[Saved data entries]
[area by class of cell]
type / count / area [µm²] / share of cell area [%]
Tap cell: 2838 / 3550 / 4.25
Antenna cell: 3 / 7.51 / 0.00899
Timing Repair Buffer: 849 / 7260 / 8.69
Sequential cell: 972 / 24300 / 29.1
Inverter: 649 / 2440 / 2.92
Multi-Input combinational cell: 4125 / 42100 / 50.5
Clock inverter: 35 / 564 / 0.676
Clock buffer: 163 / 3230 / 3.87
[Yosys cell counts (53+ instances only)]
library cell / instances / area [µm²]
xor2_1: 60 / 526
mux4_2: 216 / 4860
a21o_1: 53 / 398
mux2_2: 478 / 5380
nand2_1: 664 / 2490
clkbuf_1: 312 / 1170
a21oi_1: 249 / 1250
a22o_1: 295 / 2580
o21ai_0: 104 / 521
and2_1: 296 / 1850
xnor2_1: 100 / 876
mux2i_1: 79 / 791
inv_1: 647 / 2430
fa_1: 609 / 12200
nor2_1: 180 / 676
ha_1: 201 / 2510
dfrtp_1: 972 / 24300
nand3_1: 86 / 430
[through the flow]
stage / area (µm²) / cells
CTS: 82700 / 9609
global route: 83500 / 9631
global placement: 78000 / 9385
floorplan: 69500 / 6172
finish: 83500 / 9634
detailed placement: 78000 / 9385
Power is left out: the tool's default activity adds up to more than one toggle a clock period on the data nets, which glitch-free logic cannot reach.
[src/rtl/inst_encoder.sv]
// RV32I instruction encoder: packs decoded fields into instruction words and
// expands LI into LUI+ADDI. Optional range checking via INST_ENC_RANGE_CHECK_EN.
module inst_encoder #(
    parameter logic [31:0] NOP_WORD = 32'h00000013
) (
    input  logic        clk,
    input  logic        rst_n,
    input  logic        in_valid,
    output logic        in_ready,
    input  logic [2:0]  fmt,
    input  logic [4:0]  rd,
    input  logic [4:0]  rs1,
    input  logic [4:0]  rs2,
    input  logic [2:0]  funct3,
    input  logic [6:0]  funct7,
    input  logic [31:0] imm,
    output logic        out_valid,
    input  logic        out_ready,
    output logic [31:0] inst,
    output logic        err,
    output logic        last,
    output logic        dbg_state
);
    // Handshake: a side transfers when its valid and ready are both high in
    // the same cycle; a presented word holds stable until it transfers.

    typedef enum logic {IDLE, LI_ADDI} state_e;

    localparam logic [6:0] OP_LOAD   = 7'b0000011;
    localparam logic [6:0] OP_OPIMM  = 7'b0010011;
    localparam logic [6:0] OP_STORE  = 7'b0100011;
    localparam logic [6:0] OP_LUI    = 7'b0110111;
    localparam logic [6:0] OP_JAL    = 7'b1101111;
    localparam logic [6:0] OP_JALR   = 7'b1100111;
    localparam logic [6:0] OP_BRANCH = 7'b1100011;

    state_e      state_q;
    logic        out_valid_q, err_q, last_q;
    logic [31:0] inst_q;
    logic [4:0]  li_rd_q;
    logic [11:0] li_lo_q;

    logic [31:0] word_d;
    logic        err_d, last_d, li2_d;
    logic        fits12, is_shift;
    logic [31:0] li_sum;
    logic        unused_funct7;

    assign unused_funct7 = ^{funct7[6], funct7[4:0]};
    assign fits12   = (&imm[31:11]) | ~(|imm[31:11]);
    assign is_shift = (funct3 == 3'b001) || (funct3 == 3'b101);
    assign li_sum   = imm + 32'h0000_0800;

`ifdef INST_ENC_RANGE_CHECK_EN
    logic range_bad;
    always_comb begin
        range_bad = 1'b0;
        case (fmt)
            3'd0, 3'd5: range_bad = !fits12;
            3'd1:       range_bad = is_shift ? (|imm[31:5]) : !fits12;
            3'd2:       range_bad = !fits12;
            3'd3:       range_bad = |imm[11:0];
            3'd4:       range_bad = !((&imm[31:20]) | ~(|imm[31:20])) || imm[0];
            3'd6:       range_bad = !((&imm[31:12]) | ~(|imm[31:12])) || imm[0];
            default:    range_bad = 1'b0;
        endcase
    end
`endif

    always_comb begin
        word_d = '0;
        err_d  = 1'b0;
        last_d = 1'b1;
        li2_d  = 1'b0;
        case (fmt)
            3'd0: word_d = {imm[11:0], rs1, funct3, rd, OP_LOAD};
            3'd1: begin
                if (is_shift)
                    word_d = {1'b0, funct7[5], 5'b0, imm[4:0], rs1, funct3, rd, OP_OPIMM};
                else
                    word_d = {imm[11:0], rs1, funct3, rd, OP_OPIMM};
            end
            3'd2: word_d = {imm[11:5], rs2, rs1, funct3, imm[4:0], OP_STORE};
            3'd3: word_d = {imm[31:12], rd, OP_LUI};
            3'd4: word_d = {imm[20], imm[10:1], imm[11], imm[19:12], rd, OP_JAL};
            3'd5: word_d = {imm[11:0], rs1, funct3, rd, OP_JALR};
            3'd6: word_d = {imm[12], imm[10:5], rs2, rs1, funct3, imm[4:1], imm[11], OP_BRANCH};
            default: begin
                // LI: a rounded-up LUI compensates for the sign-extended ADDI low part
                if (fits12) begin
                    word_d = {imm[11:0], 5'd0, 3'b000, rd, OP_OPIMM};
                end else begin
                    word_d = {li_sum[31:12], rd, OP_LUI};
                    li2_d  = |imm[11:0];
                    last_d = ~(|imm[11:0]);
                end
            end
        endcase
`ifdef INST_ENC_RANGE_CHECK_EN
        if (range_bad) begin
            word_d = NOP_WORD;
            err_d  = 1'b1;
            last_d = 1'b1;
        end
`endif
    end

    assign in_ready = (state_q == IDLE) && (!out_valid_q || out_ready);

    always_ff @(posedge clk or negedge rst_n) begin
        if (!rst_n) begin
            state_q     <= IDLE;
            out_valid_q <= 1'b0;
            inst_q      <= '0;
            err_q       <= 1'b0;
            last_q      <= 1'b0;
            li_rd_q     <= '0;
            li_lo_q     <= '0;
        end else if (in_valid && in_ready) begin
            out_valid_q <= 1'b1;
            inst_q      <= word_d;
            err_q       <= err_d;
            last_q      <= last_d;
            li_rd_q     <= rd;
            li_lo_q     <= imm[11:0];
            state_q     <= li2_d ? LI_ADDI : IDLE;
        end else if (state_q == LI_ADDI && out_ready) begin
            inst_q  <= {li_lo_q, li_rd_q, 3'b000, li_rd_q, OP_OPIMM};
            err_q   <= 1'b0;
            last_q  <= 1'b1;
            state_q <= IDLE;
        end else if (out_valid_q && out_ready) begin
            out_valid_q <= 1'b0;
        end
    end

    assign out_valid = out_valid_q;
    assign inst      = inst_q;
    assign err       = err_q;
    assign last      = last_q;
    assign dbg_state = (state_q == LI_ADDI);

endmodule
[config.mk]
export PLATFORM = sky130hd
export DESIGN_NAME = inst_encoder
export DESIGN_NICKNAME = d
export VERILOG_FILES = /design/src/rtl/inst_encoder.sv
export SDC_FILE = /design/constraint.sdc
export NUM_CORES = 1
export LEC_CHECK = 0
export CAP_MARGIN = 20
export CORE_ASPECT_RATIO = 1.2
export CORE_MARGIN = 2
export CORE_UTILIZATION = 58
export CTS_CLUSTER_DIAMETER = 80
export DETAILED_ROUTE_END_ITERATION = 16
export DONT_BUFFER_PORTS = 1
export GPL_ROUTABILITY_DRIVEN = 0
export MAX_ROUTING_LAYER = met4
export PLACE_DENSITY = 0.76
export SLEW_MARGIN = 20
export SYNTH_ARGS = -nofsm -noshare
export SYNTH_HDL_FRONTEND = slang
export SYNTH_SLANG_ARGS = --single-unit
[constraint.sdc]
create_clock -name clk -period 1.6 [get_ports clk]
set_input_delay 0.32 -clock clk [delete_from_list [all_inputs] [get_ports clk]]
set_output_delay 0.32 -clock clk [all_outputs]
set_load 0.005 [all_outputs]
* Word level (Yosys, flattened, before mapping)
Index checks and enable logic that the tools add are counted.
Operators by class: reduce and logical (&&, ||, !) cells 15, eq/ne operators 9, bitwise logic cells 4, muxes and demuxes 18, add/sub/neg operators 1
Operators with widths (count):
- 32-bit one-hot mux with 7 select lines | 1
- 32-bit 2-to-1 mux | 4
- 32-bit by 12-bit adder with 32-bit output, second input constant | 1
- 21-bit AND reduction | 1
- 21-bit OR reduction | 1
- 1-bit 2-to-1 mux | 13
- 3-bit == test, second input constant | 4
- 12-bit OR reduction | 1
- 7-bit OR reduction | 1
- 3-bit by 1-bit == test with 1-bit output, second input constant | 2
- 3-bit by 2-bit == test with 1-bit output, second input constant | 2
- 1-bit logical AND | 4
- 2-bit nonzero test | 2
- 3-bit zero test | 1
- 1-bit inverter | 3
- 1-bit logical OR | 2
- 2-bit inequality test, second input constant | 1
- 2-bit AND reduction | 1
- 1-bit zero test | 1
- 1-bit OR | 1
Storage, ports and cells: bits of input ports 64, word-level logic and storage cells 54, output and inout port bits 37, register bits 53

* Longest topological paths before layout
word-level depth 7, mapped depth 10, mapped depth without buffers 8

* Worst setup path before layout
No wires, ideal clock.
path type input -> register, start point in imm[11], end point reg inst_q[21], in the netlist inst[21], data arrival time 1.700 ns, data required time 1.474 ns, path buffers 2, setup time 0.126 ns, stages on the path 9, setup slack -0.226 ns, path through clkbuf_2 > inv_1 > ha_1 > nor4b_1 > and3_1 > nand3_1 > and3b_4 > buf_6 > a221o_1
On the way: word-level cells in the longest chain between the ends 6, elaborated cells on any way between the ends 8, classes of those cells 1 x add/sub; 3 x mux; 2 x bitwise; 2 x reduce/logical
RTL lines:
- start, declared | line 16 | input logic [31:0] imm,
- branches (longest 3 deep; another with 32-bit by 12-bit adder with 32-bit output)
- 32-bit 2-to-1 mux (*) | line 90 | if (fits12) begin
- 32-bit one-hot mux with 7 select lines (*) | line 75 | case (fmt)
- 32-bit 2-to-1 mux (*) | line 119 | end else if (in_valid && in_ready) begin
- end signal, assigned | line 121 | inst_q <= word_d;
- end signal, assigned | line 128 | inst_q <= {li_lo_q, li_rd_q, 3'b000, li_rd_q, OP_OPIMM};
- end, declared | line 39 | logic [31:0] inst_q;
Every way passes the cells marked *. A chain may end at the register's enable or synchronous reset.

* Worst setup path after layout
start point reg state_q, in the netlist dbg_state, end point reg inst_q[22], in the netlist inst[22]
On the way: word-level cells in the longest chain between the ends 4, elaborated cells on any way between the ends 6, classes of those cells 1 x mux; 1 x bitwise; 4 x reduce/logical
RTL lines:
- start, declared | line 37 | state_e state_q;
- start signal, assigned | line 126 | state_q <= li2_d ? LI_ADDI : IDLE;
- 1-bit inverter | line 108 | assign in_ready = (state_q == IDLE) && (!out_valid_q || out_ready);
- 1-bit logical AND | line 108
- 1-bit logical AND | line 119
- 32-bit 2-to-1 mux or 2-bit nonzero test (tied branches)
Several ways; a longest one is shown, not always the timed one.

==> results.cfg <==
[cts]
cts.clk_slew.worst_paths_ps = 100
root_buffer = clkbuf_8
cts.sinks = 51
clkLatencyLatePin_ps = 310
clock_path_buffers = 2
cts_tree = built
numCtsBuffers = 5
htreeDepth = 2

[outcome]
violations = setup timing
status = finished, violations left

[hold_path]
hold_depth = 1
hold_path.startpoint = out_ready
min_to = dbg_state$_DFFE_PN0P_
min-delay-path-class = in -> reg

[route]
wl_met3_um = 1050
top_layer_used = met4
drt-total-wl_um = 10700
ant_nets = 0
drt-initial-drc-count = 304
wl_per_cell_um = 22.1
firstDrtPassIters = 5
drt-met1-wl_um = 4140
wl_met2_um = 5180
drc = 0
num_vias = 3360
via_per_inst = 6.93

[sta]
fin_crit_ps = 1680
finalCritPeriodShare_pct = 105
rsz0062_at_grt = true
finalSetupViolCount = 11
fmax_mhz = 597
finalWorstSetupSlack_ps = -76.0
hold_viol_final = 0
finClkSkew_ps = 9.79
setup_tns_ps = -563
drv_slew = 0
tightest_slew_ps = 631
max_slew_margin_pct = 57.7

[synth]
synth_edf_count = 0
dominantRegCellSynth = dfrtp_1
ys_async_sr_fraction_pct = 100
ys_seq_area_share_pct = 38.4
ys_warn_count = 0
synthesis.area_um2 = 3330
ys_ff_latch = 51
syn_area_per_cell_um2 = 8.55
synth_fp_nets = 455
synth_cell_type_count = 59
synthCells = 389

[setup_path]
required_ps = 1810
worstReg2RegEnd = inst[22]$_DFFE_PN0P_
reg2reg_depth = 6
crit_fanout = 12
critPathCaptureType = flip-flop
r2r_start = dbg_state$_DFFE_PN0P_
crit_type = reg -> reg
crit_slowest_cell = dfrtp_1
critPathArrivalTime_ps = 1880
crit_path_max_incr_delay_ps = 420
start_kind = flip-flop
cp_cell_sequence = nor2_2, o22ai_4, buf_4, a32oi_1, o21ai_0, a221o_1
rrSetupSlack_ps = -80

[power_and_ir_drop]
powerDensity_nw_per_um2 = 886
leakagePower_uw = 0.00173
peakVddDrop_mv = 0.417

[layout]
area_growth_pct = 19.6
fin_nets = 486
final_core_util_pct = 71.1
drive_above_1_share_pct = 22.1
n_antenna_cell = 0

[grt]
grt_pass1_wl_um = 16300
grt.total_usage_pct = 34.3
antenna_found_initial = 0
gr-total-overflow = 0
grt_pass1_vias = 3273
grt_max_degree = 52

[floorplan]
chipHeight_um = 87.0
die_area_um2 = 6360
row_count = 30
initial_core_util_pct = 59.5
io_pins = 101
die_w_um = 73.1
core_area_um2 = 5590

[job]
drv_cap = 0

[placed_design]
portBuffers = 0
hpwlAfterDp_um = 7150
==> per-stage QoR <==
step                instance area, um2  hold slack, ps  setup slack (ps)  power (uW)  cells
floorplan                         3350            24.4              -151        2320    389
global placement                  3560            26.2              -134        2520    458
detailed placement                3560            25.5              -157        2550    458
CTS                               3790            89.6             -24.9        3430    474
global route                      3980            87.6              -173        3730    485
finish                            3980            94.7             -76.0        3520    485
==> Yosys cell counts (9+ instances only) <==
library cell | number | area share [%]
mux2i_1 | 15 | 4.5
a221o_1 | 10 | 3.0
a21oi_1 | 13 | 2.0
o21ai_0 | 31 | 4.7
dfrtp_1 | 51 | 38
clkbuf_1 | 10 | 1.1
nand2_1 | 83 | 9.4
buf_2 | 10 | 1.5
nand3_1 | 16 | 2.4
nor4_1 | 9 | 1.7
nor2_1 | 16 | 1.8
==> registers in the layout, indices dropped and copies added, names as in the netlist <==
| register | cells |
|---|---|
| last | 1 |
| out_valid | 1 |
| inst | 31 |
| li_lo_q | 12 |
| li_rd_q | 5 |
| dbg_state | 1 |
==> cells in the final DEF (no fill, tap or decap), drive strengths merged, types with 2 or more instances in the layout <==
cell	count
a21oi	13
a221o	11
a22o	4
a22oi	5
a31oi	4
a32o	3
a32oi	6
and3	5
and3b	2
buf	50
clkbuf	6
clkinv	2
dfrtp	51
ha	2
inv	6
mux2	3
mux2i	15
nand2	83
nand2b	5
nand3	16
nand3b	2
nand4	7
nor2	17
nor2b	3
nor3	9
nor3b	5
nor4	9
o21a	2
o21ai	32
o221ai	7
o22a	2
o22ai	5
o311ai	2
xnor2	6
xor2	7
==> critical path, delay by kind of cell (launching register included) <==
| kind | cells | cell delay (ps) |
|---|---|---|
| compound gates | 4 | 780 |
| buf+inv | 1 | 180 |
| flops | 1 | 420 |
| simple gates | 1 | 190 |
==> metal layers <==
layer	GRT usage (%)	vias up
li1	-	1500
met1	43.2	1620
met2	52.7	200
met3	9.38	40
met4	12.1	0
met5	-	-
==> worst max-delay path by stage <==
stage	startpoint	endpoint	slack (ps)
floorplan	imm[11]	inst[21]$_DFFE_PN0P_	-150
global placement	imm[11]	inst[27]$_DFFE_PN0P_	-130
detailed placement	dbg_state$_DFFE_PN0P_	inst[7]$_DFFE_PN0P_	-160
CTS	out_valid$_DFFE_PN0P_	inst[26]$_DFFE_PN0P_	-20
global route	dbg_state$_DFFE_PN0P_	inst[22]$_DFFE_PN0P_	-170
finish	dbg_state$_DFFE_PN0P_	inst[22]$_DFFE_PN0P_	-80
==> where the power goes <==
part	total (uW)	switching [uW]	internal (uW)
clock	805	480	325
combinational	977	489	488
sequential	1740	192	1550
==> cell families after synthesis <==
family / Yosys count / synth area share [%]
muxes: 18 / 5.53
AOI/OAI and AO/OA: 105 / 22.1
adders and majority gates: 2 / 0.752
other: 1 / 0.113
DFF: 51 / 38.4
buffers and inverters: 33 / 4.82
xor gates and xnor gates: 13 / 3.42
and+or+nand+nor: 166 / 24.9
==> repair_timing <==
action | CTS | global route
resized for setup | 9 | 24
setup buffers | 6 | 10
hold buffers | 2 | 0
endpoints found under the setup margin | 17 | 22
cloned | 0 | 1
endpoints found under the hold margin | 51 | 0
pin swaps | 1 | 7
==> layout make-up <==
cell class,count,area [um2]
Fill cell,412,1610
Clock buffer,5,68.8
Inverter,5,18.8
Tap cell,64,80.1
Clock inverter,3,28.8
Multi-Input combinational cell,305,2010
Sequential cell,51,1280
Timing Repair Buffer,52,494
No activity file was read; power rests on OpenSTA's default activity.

* _Work request_
Extract exactly and only the lines above from the line containing "- start, declared | line 16" through the line containing "- 1-bit logical AND | line 119", both end lines included.

* _Written answer_
- start, declared | line 16 | input logic [31:0] imm,
- branches (longest 3 deep; another with 32-bit by 12-bit adder with 32-bit output)
- 32-bit 2-to-1 mux (*) | line 90 | if (fits12) begin
- 32-bit one-hot mux with 7 select lines (*) | line 75 | case (fmt)
- 32-bit 2-to-1 mux (*) | line 119 | end else if (in_valid && in_ready) begin
- end signal, assigned | line 121 | inst_q <= word_d;
- end signal, assigned | line 128 | inst_q <= {li_lo_q, li_rd_q, 3'b000, li_rd_q, OP_OPIMM};
- end, declared | line 39 | logic [31:0] inst_q;
Every way passes the cells marked *. A chain may end at the register's enable or synchronous reset.

* Worst setup path after layout
start point reg state_q, in the netlist dbg_state, end point reg inst_q[22], in the netlist inst[22]
On the way: word-level cells in the longest chain between the ends 4, elaborated cells on any way between the ends 6, classes of those cells 1 x mux; 1 x bitwise; 4 x reduce/logical
RTL lines:
- start, declared | line 37 | state_e state_q;
- start signal, assigned | line 126 | state_q <= li2_d ? LI_ADDI : IDLE;
- 1-bit inverter | line 108 | assign in_ready = (state_q == IDLE) && (!out_valid_q || out_ready);
- 1-bit logical AND | line 108
- 1-bit logical AND | line 119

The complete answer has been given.